The name Otto Preminger (1906-86) is probably not familiar to most current audiences. Some may even recall his performance as Mr. Freeze in the 1960s Batman tv series rather than his 40 years of filmmaking. During his commercial heyday, Preminger cut a memorable figure. Baldheaded, imperious, and quick with his tongue, he described actors as material at his disposal, not collaborators in a collective enterprise.
His movies of the 1960s took aim at particular targets: the judicial system in Anatomy of a Murder (1959); the formation of the state of Israel in Exodus (1960); the U.S. government in Advise and Consent (1962); and the Vatican in The Cardinal (1963). These films might be seen as predecessors of the miniseries format, addressing controversial subject matter through the format of the multi-character, temporally expansive, and star-studded blockbuster. Still, some viewers felt Preminger never equaled his first success, the romantically lush film noir Laura (1944), and others treasure his other noir contributions, particularly Where The Sidewalk Ends (1950) and Angel Face (1952).
Preminger’s films typically adopt a nonjudgmental point of view, allowing audiences to assess characters without directorial intrusion. He rarely cuts scenes in the typical Hollywood manner, oscillating from close-up to reaction shot. Instead, he keeps several individuals on screen in a master shot. This comes across, in Andrew Sarris’ words, as “the stylistic expression of the eternal conflict, not between right and wrong, but between the right-wrong on one side and the right-wrong on the other, a representation of the right-wrong in all of us as our share of the human condition.” The practice demands that the viewer examines every scene and behavior carefully.
Bonjour Tristesse (1958) epitomizes this modus operandi. Adapted from Françoise Sagan’s best-selling French novel, the film depicts the eventually tragic triangulation of a wealthy playboy and widower Raymond (David Niven), his worldly daughter Cecile (Jean Seberg), and Raymond’s old friend Anne (Deborah Kerr). Father and daughter lead an emotionally uncommitted life of privilege. Money seems no object, and other than their devotion to one another, their many romantic assignations are fleeting. Whatever sadness the title of the film alludes to in either of their lives is easily laid aside by another glass of champagne, another fashionable outfit, another night on the town.

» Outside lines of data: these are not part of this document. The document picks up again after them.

File: src/rtl/hazard_pkg.sv
// Shared encodings for the hazard unit: result sources, stage shadow record, forwarding select codes.
package hazard_pkg;

    typedef enum logic [1:0] {
        RES_ALU = 2'd0,
        RES_PC8 = 2'd1,
        RES_MEM = 2'd2,
        RES_MD  = 2'd3
    } res_src_t;

    typedef struct packed {
        logic [4:0] wa;
        logic [1:0] tnew;
        res_src_t   res;
    } stage_t;

    localparam logic [2:0] SEL_D_GRF  = 3'd0;
    localparam logic [2:0] SEL_D_PCE8 = 3'd1;
    localparam logic [2:0] SEL_D_PCM8 = 3'd2;
    localparam logic [2:0] SEL_D_ALUM = 3'd3;
    localparam logic [2:0] SEL_D_PCW8 = 3'd4;
    localparam logic [2:0] SEL_D_WDW  = 3'd5;
    localparam logic [2:0] SEL_D_MDE  = 3'd6;
    localparam logic [2:0] SEL_D_MDM  = 3'd7;

    localparam logic [2:0] SEL_E_PIPE = 3'd0;
    localparam logic [2:0] SEL_E_PCM8 = 3'd1;
    localparam logic [2:0] SEL_E_ALUM = 3'd2;
    localparam logic [2:0] SEL_E_PCW8 = 3'd3;
    localparam logic [2:0] SEL_E_WDW  = 3'd4;
    localparam logic [2:0] SEL_E_MDM  = 3'd5;

    localparam logic [2:0] SEL_M_PIPE = 3'd0;
    localparam logic [2:0] SEL_M_PCW8 = 3'd1;
    localparam logic [2:0] SEL_M_WDW  = 3'd2;

    function automatic logic [1:0] tnew_dec(input logic [1:0] t);
        return (t == 2'd0) ? 2'd0 : t - 2'd1;
    endfunction

endpackage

The movie opens in black and white in present day Paris, then turns to color as the narrative covers the previous summer, which Raymond and Cecile spent vacationing on the Riviera. Raymond passes his time with a dizzy but delightful companion, Elsa (Mylene Demongeot), another in a long line of transient relationships. Cecile, 17, has failed her school exams, which fazes neither her nor her father, and occupies her time with the physical pleasures of the setting. When she encounters a neighbor, Philippe (Geoffrey Horne), an attractive young man in his mid-20s studying law, a relationship ensues.
The third person in the triangle, Anne, is a fashion designer who abhors the irresponsibility that her friend and his daughter regard as their virtual birthright. Although she first seems a prude, Ann eventually succumbs to Raymond’s very evident charms. He, in turn, casts aside the sequence of empty affairs for a permanent relationship with a peer of substance. Cecile, however, suspects that the impending marriage will transform her own relationship with Raymond. He appears more than willing to support his daughter’s absence of ambition, and the film hints at an incestuous longing between the pair. Cecile’s machinations lead, eventually, to calamity.
Bonjour Tristesse draws much of its visual and dramatic effectiveness from Preminger’s intelligent use of the screen process of the 1950s, Cinemascope. He often includes all three of his central characters in a single shot, achieving dramatic tension by the way they move and shift around one another. As astute as the visual dynamics of the film are, the performances are equally skilled. Kerr’s Anne is both prim and insistent. You simultaneously sympathize with her criticisms and object to her implicit rejection of passion or playfulness. Niven’s indisputable charm makes Raymond hard to resist, despite or because of his middle-aged infatuation with preserving his figure and prolonging his fun. And Seberg’s Cecile runs the gamut from pouty to profound in her comprehension of the ramifications of her behavior. (Seberg, it should be added, was one of Preminger’s “discoveries,” and Bonjour Tristesse only her second film.)
While some may be put off by Preminger’s glossy presentation of the idle rich, his direction in Bonjour Tristesse engages the mind while it stimulates the senses. Jonathan Rosenbaum has observed how Preminger’s “narrative lines are strewn with deceptive counter-paths, shifting viewpoints, and ambiguous characters who perpetually slip out of static categories and moral definitions.” The filmmaker’s desire to challenge an audience to read behavior rather than dissecting it for them recalls Jean Renoir’s comment in The Rules of the Game (1939), that the tragedy in life is that all people have their reasons. Preminger’s characters act out the full range of their conflicting motivations, without achieving conventional closure. It makes for messy lives, but it also makes for emotionally insinuating moviemaking.